In addition to increased popularity in their traditional form, straw mobiles have also experienced modern twists within the craft and décor community. Alternative materials such as straws and metal tubes have become common. Straw mobiles made out of metal tubes are sold as year-round décor as opposed to solely a Christmastime fixture. Sometimes they keep the same form as a mobile, but some retailers sell Straw mobiles designed to hold air plants or potted plants. Straw mobiles have even made it into high-end design. Designer Paul Loebach used himmelis as inspiration for a line of pendant lights and his designs have also been recreated by other companies. Another way that Straw mobiles have gained popularity is as a simple craft. While Straw mobiles can be extremely intricate and complex, smaller versions are relatively easy to make, resulting in many websites creating how-to articles and suggesting it as a kid’s craft. Some websites give a list of materials, while other retailers sell prefabricated kits with all the necessary supplies.

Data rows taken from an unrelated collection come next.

Context: an optimization exercise on an open-source flow, tuned for small area, a short achievable clock period and few clock cycles per item. The choices shown serve that exercise and are no tape-out recipe. In this exercise RTL edits were held to simulation tests only and were not proved equivalent to the original. Power and IR drop assume default switching activity.

== before ==
// rpn_stack_calculator_top
module rpn_stack_calculator_top #(
    parameter int STACK_DEPTH = rsc_pkg::STACK_DEPTH_DEF
) (
    input  logic        i_clk,
    input  logic        i_rst_n,
    input  logic        i_in_valid,
    output logic        o_in_ready,
    input  logic [2:0]  i_req_type,
    input  logic [31:0] i_operand_value,
    output logic        o_out_valid,
    input  logic        i_out_ready,
    output logic [31:0] o_result_value,
    output logic [31:0] o_top_value,
    output logic [4:0]  o_stack_depth,
    output logic [2:0]  o_status
);
For scale: ~5300 cells after synthesis, roughly 720 flip-flops, about 110 I/O pins, about 0.053 mm2 of cells after synthesis.
clock: 10.0 ns
lec_check: 0
cap_margin: 35
core_margin: 2
core_utilization: 40
setup_slack_margin: 5
slew_margin: 35
run.sh (not shown) runs the stock make flow with config.mk's settings and CLKGATE_MAP_FILE= SYNTH_SCRIPT=/design/flow/synth_recipe.tcl, a recipe that flattens the netlist after the stock synthesis.
Testbench counts of before, summed over its fixed seeds: cycles 13,930, items 4,000.
> inputs changed (before -> after)
-- flow/design.v --
<<< before, line 64
    logic [15:0] r_pc;
    logic [4:0]  r_ic;
    logic busy, take, out_free, exec, q_free;
    assign busy     = (r_u != U_IDLE);
>>> after, line 64
    logic [15:0] r_pc;
    logic [4:0]  r_ic;
    logic [1:0]  r_nb;
    logic busy, take, out_free, exec, q_free;
    assign busy     = (r_u != U_IDLE);
<<< before, line 91
    assign pow_triv = ($signed(r_t) <= $signed(32'h0001_0000));
    assign pt_q    = t_zero ? 32'h0001_0000 : r_s;
    logic [31:0] abs_s, abs_t;
    assign abs_s = r_s[31] ? 32'(-r_s) : r_s;
    assign abs_t = r_t[31] ? 32'(-r_t) : r_t;
>>> after, line 92
    assign pow_triv = ($signed(r_t) <= $signed(32'h0001_0000));
    assign pt_q    = t_zero ? 32'h0001_0000 : r_s;
    function automatic logic [1:0] nbyte(input logic [31:0] x);
        nbyte = (x[31:24] != 8'd0) ? 2'd3 : (x[23:16] != 8'd0) ? 2'd2 : (x[15:8] != 8'd0) ? 2'd1 : 2'd0;
    endfunction
    logic [31:0] abs_s, abs_t;
    logic [1:0]  nb_s, nb_t;
    logic        m_swap;
    assign nb_s   = nbyte(abs_s);
    assign nb_t   = nbyte(abs_t);
    assign m_swap = (nb_s < nb_t);
    assign abs_s = r_s[31] ? 32'(-r_s) : r_s;
    assign abs_t = r_t[31] ? 32'(-r_t) : r_t;
<<< before, line 177
    logic [31:0] m_mag;
    rsc_add #(32) u_h (.a(r_cs), .b(r_cc), .ci(r_cin), .s(h), .co(h_co));
    assign m_sat = r_sgn ? ((h[31:16] != 16'd0) || (h[15] && ({h[14:0], r_b[31:16]} != 31'd0)))
                         : (h[31:15] != 17'd0);
    assign m_mag = m_sat ? {r_sgn, {31{~r_sgn}}} : {h[15:0], r_b[31:16]};
    logic [15:0] m_nlo, m_nhi;
    logic [31:0] m_q;
    assign m_nlo = 16'(-r_b[31:16]);
    assign m_nhi = ~h[15:0] + {15'd0, (r_b[31:16] == 16'd0)};
    assign m_q   = m_sat ? {r_sgn, {31{~r_sgn}}} : (r_sgn ? {m_nhi, m_nlo} : {h[15:0], r_b[31:16]});
    logic [32:0] x1;
    logic [33:0] x2;
>>> after, line 186
    logic [31:0] m_mag;
    rsc_add #(32) u_h (.a(r_cs), .b(r_cc), .ci(r_cin), .s(h), .co(h_co));
    logic [47:0] m48;
    always_comb begin
        case (r_nb)
            2'd3:    m48 = {h, r_b[31:16]};
            2'd2:    m48 = {8'd0, h, r_b[31:24]};
            2'd1:    m48 = {16'd0, h};
            default: m48 = {24'd0, h[31:8]};
        endcase
    end
    assign m_sat = r_sgn ? ((m48[47:32] != 16'd0) || (m48[31] && (m48[30:0] != 31'd0)))
                         : (m48[47:31] != 17'd0);
    assign m_mag = m_sat ? {r_sgn, {31{~r_sgn}}} : m48[31:0];
    logic [1:0] nb_m;
    assign nb_m = m_sat ? 2'd3 : nbyte(m48[31:0]);
    logic [31:0] m_q;
    assign m_q   = m_sat ? {r_sgn, {31{~r_sgn}}} : (r_sgn ? 32'(-m48[31:0]) : m48[31:0]);
    logic [32:0] x1;
    logic [33:0] x2;
<<< before, line 289
                        r_u   <= U_DIT;
                    end else begin
                        r_a   <= abs_s;
                        r_b   <= is_pow ? abs_s : abs_t;
                        r_sgn <= is_pow ? 1'b0 : (r_s[31] ^ r_t[31]);
                        r_pc  <= is_pow ? pow_n1 : 16'd1;
>>> after, line 306
                        r_u   <= U_DIT;
                    end else begin
                        r_a   <= (~is_pow & m_swap) ? abs_t : abs_s;
                        r_b   <= (is_pow | m_swap) ? abs_s : abs_t;
                        r_nb  <= (is_pow | m_swap) ? nb_s : nb_t;
                        r_sgn <= is_pow ? 1'b0 : (r_s[31] ^ r_t[31]);
                        r_pc  <= is_pow ? pow_n1 : 16'd1;
<<< before, line 304
                    r_b   <= {m_lo[MB-1:0], r_b[31:MB]};
                    r_ic  <= r_ic + 4'd1;
                    if (r_ic == 4'(NI - 1)) r_u <= U_MF1;
                end
                U_MF1: begin
                    r_b   <= m_mag;
                    r_sat <= r_sat | m_sat;
                    r_cs  <= '0;
>>> after, line 322
                    r_b   <= {m_lo[MB-1:0], r_b[31:MB]};
                    r_ic  <= r_ic + 4'd1;
                    if (r_ic[1:0] == r_nb) r_u <= U_MF1;
                end
                U_MF1: begin
                    r_b   <= m_mag;
                    r_nb  <= nb_m;
                    r_sat <= r_sat | m_sat;
                    r_cs  <= '0;
==> comparison <==
Diff after..before | count of final hold-check violations | unchanged. Combinational group share of total power in after is 37 points above before. Comparing after and before, largest net degree at the start of global routing is lower on before. Taking before over after, the overall via count from detail_route ratio works out to 0.913. In after the global-route wire length before repair turned out 14% higher than in before. Diff before -> after | number of DRC markers after the initial detailed-route iteration | up by more than 10%. before → after: total die area increased by 5.5% relative to the old numbers, routed wire length moved up.
Testbench counts of after, summed over its fixed seeds: cycles 12,876, items 4,000.

-- afterwards: timing with drivers on the ports --
How much do the figures lean on ideal ports? The routed layouts below were timed once more, with nothing changed but the port constraints. Step 1 assumes that a clkbuf_16 drives the clock port and a buf_2 every other input. Step 2 moves the port delays by t, midway between the first and last clock arrival at a register: inputs arrive t later, outputs are due t later. That takes back most of the time a late clock gives input paths. Slacks: no drivers / after step 1 / after step 2; pairs: no drivers / after step 1.
| run | shift t [ns] | setup slack, ns | worst setup path at the end | clock arrival spread, ns | cell pins on the clock port's net |
|---|---|---|---|---|---|
| before | 0.774 | 5.006 / 5.006 / 4.494 | input to register | 0.031 / 0.031 | 1 |
| after | 0.803 | 4.921 / 4.921 / 4.281 | input to register | 0.028 / 0.028 | 1 |
After both steps setup and hold are still met in every run listed. For after, which loses most, drivers alone change the setup slack by 0.000 ns; drivers and shift together by -0.640 ns.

Straw mobiles have inspired other artworks that incorporate similar geometric patterns, such as a 5.2m sculpture made of aluminum and LED lights by artist Ray Bartkus.

== Process ==
The process of creating a straw mobile begins with the harvest. The best straw of the rye harvest is cut into sections about 2m long and laid out to dry. The rye changes from green to a golden brown and the process takes several weeks. Once dried, the rye is cut at the joints and separated into groups based on the thickness of the stalk. At this point the construction itself can begin. The straw is cut into sections of the desired length and thread is threaded through the hollow stems to join them together. The thread should be hidden within the straw and near invisible when viewing the Straw mobiles.